J.B. Poline, The Brain Imaging Center - Berkeley Neuroscience
Brainspell is the first open, human-curated, classification of the neuroimaging literature. Brain imaging generates on the order of thousands of articles per year, and it is likely that a majority of these are not well-powered, leading to possible replication issues. To confirm results, a standard strategy is to perform meta-analyses using the results of similar studies to decide on the veracity of a specific result. A meta-analysis, therefore, requires gathering a collection of articles with similar protocols and co-analyzing their results. These article collections need to be manually curated by one or a few individuals, generally in the same laboratory. However, this process is faster when realized by a group of distributed curators, and the curation benefits from discussions and a consensus decision, which is most efficiently done in a distributed manner through the web. We present Brainspell-neo, an evolution of the Brainspell software initially developed by R. Toro at the Pasteur Institute. Both versions leverage the Neurosynth database  and allow users to add new articles and curate existing literature. Brainspell-neo takes three directions: 1) a more modern software architecture, 2) an extension of functionalities for the curation of collections of articles, and 3) the use of a new front-end framework.
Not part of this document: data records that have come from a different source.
<file path="src/rtl/sm_para_3_wdt_pkg.sv">
// Shared state codes and output decode for the sm_para_3_wdt protocol FSM.
package sm_para_3_wdt_pkg;

    localparam int unsigned STATE_W = 2;
    localparam int unsigned OUT_W   = 3;

    typedef enum logic [STATE_W-1:0] {
        IDLE  = 2'b00,
        S1    = 2'b01,
        S2    = 2'b10,
        ERROR = 2'b11
    } state_e;

    // {o1, o2, err} for each state
    typedef struct packed {
        logic o1;
        logic o2;
        logic err;
    } out_t;

    function automatic out_t out_code(input state_e st);
        out_t code;
        code = '0;
        case (st)
            S1:      code.o1  = 1'b1;
            S2:      code.o2  = 1'b1;
            ERROR:   code.err = 1'b1;
            default: code     = '0;
        endcase
        return code;
    endfunction

endpackage

</file>
<file path="src/rtl/sm_para_3_wdt_if.sv">
// Protocol-side bundle of the FSM: stimulus inputs, decoded outputs and error status.
interface sm_para_3_wdt_if #(
    parameter int unsigned ERRCNT_W = 8
);
    logic                i1;
    logic                i2;
    logic                err_clr;
    logic                o1;
    logic                o2;
    logic                err;
    logic                err_to;
    logic [1:0]          state;
    logic [ERRCNT_W-1:0] err_cnt;

    modport master (
        output i1, i2, err_clr,
        input  o1, o2, err, err_to, state, err_cnt
    );

    modport slave (
        input  i1, i2, err_clr,
        output o1, o2, err, err_to, state, err_cnt
    );
endinterface

</file>
<file path="src/rtl/sm_para_3_wdt_dwell_timer.sv">
// Dwell counter for S1/S2; expired flags the last permitted cycle of occupancy.
module sm_dwell_timer #(
    parameter int unsigned TIMEOUT_W = 4,
    parameter int unsigned TIMEOUT   = 10
) (
    input  logic clk,
    input  logic nrst,
    input  logic clr,
    input  logic en,
    output logic expired
);
    localparam logic [TIMEOUT_W-1:0] DWELL_MAX   = '1;
    localparam logic [TIMEOUT_W-1:0] DWELL_LIMIT = TIMEOUT_W'(TIMEOUT - 1);
    localparam logic                 WDT_ON      = (TIMEOUT != 0);

    logic [TIMEOUT_W-1:0] r_dwell;

    always_ff @(posedge clk or negedge nrst) begin
        if (!nrst) begin
            r_dwell <= '0;
        end else if (clr) begin
            r_dwell <= '0;
        end else if (en && (r_dwell != DWELL_MAX)) begin
            r_dwell <= r_dwell + TIMEOUT_W'(1);
        end
    end

    assign expired = WDT_ON && (r_dwell == DWELL_LIMIT);

endmodule

</file>
<file path="src/rtl/sm_para_3_wdt.sv">
// i1/i2 protocol FSM with dwell watchdog on S1/S2, optional sticky error and saturating error counter.
module sm_para_3_wdt
    import sm_para_3_wdt_pkg::*;
#(
    parameter int unsigned TIMEOUT_W  = 4,
    parameter int unsigned TIMEOUT    = 10,
    parameter int unsigned STICKY_ERR = 0,
    parameter int unsigned ERRCNT_W   = 8
) (
    input  logic            clk,
    input  logic            nrst,
    sm_para_3_wdt_if.slave  bus
);
    localparam logic [ERRCNT_W-1:0] ERRCNT_MAX = '1;

    state_e              r_state;
    state_e              w_next;
    logic                w_timeout;
    logic                w_entry;
    logic                w_expired;
    logic                w_dwell_clr;
    logic                w_dwell_en;
    out_t                w_out;
    out_t                r_out;
    logic                r_err_to;
    logic [ERRCNT_W-1:0] r_err_cnt;

    assign w_dwell_clr = (w_next != r_state);
    assign w_dwell_en  = (r_state == S1) || (r_state == S2);

    sm_dwell_timer #(
        .TIMEOUT_W (TIMEOUT_W),
        .TIMEOUT   (TIMEOUT)
    ) u_dwell (
        .clk     (clk),
        .nrst    (nrst),
        .clr     (w_dwell_clr),
        .en      (w_dwell_en),
        .expired (w_expired)
    );

    // State register
    always_ff @(posedge clk or negedge nrst) begin
        if (!nrst) begin
            r_state <= IDLE;
        end else begin
            r_state <= w_next;
        end
    end

    // Next-state logic; watchdog only overrides a "stay" decision
    always_comb begin
        w_next    = r_state;
        w_timeout = 1'b0;
        case (r_state)
            IDLE: begin
                if (bus.i1 && bus.i2)       w_next = S1;
                else if (bus.i1)            w_next = ERROR;
            end
            S1: begin
                if (bus.i2)                 w_next = bus.i1 ? S2 : ERROR;
            end
            S2: begin
                if (!bus.i2)                w_next = bus.i1 ? IDLE : ERROR;
            end
            ERROR: begin
                if (bus.err_clr)            w_next = IDLE;
                else if ((STICKY_ERR == 0) && !bus.i1) w_next = IDLE;
            end
            default:                        w_next = IDLE;
        endcase
        if (w_dwell_en && w_expired && (w_next == r_state)) begin
            w_next    = ERROR;
            w_timeout = 1'b1;
        end
        w_entry = (r_state != ERROR) && (w_next == ERROR);
        w_out   = out_code(w_next);
    end

    // Outputs decoded from next state so they move on the same edge as r_state
    always_ff @(posedge clk or negedge nrst) begin
        if (!nrst) begin
            r_out    <= '0;
            r_err_to <= 1'b0;
        end else begin
            r_out <= w_out;
            if (w_entry)                r_err_to <= w_timeout;
            else if (w_next != ERROR)   r_err_to <= 1'b0;
        end
    end

    // Error-entry counter; a clear in the same cycle as an entry leaves the entry counted
    always_ff @(posedge clk or negedge nrst) begin
        if (!nrst) begin
            r_err_cnt <= '0;
        end else if (bus.err_clr) begin
            r_err_cnt <= w_entry ? ERRCNT_W'(1) : '0;
        end else if (w_entry && (r_err_cnt != ERRCNT_MAX)) begin
            r_err_cnt <= r_err_cnt + ERRCNT_W'(1);
        end
    end

    assign bus.o1      = r_out.o1;
    assign bus.o2      = r_out.o2;
    assign bus.err     = r_out.err;
    assign bus.err_to  = r_err_to;
    assign bus.state   = 2'(r_state);
    assign bus.err_cnt = r_err_cnt;

endmodule
</file>
<file path="src/flat_wrapper.sv">
// flat-port wrapper written by rule: the top's interface ports become plain ports
module sm_para_3_wdt_flat import sm_para_3_wdt_pkg::*;
#(
    parameter int unsigned TIMEOUT_W  = 4,
    parameter int unsigned TIMEOUT    = 10,
    parameter int unsigned STICKY_ERR = 0,
    parameter int unsigned ERRCNT_W   = 8
)
  (clk, nrst, bus_i1, bus_i2, bus_err_clr, bus_o1, bus_o2, bus_err, bus_err_to, bus_state, bus_err_cnt);
  sm_para_3_wdt_if #(.ERRCNT_W(ERRCNT_W)) bus_i ();
  input  logic clk;
  input  logic nrst;
  input wire logic [$bits(bus_i.i1)-1:0] bus_i1;
  input wire logic [$bits(bus_i.i2)-1:0] bus_i2;
  input wire logic [$bits(bus_i.err_clr)-1:0] bus_err_clr;
  output wire logic [$bits(bus_i.o1)-1:0] bus_o1;
  output wire logic [$bits(bus_i.o2)-1:0] bus_o2;
  output wire logic [$bits(bus_i.err)-1:0] bus_err;
  output wire logic [$bits(bus_i.err_to)-1:0] bus_err_to;
  output wire logic [$bits(bus_i.state)-1:0] bus_state;
  output wire logic [$bits(bus_i.err_cnt)-1:0] bus_err_cnt;
  assign bus_i.i1 = bus_i1;
  assign bus_i.i2 = bus_i2;
  assign bus_i.err_clr = bus_err_clr;
  assign bus_o1 = bus_i.o1;
  assign bus_o2 = bus_i.o2;
  assign bus_err = bus_i.err;
  assign bus_err_to = bus_i.err_to;
  assign bus_state = bus_i.state;
  assign bus_err_cnt = bus_i.err_cnt;
  sm_para_3_wdt #(.TIMEOUT_W(TIMEOUT_W), .TIMEOUT(TIMEOUT), .STICKY_ERR(STICKY_ERR), .ERRCNT_W(ERRCNT_W)) u_core (.clk(clk), .nrst(nrst), .bus(bus_i));
endmodule
</file>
View their research paper here
Mapping Alzheimer Disease with Computer Vision
Maryana Alegro / Jessica Kudlacek, UCSF Grinberg Lab
This project works with neuropathology for researching Alzheimer's disease. Although we are a neuroscience lab, our current project is actually focused on computer vision. We have a big project for mapping TAU (protein associated with Alzheimer's disease) in the whole human brain and using these maps to validate PET scan tracers (imaging TAU in a living human brain would be a huge breakthrough in AD diagnosis and many pharmaceutical companies are working on that. A big problem is those traces are usually very unspecific and bind to other proteins besides TAU). In order to do so, we have built our own brightfield microscope scanner. We are scanning entire human brain tissue that yields several Gigabytes of data. TAU segmentation is performed using Deep Learning.
MRI Brain Imaging
Maryam Vareth, UCSF Surbeck Laboratory for Advanced Imaging
Seeking students with programming skills mostly python, and some experience with CNN (Convolution Neural Network) and tensorflow platform, experience in imaging and medical images are a plus. Along with someone with less experience as long as they are interested in task of “cleaning data” first, and meanwhile gaining experiences to join the group for more heavily programming tasks
Cryptography of the Unknown Regions of Genomes
Ciera Martinez, BIDS/MCB
We are approaching this problem from a computational perspective by mapping known characteristics of DNA and doing comparative analysis across ~25 different species of Drosophila (fruit fly). The first part of the project will be data wrangling, which consists of annotating and organizing the DNA data (long strings of letters). We will then create workflows to map features onto these sequences, combine existing datasets, and with the end goal of feeding the data into machine learning algorithms to predict function in non-coding regions of DNA.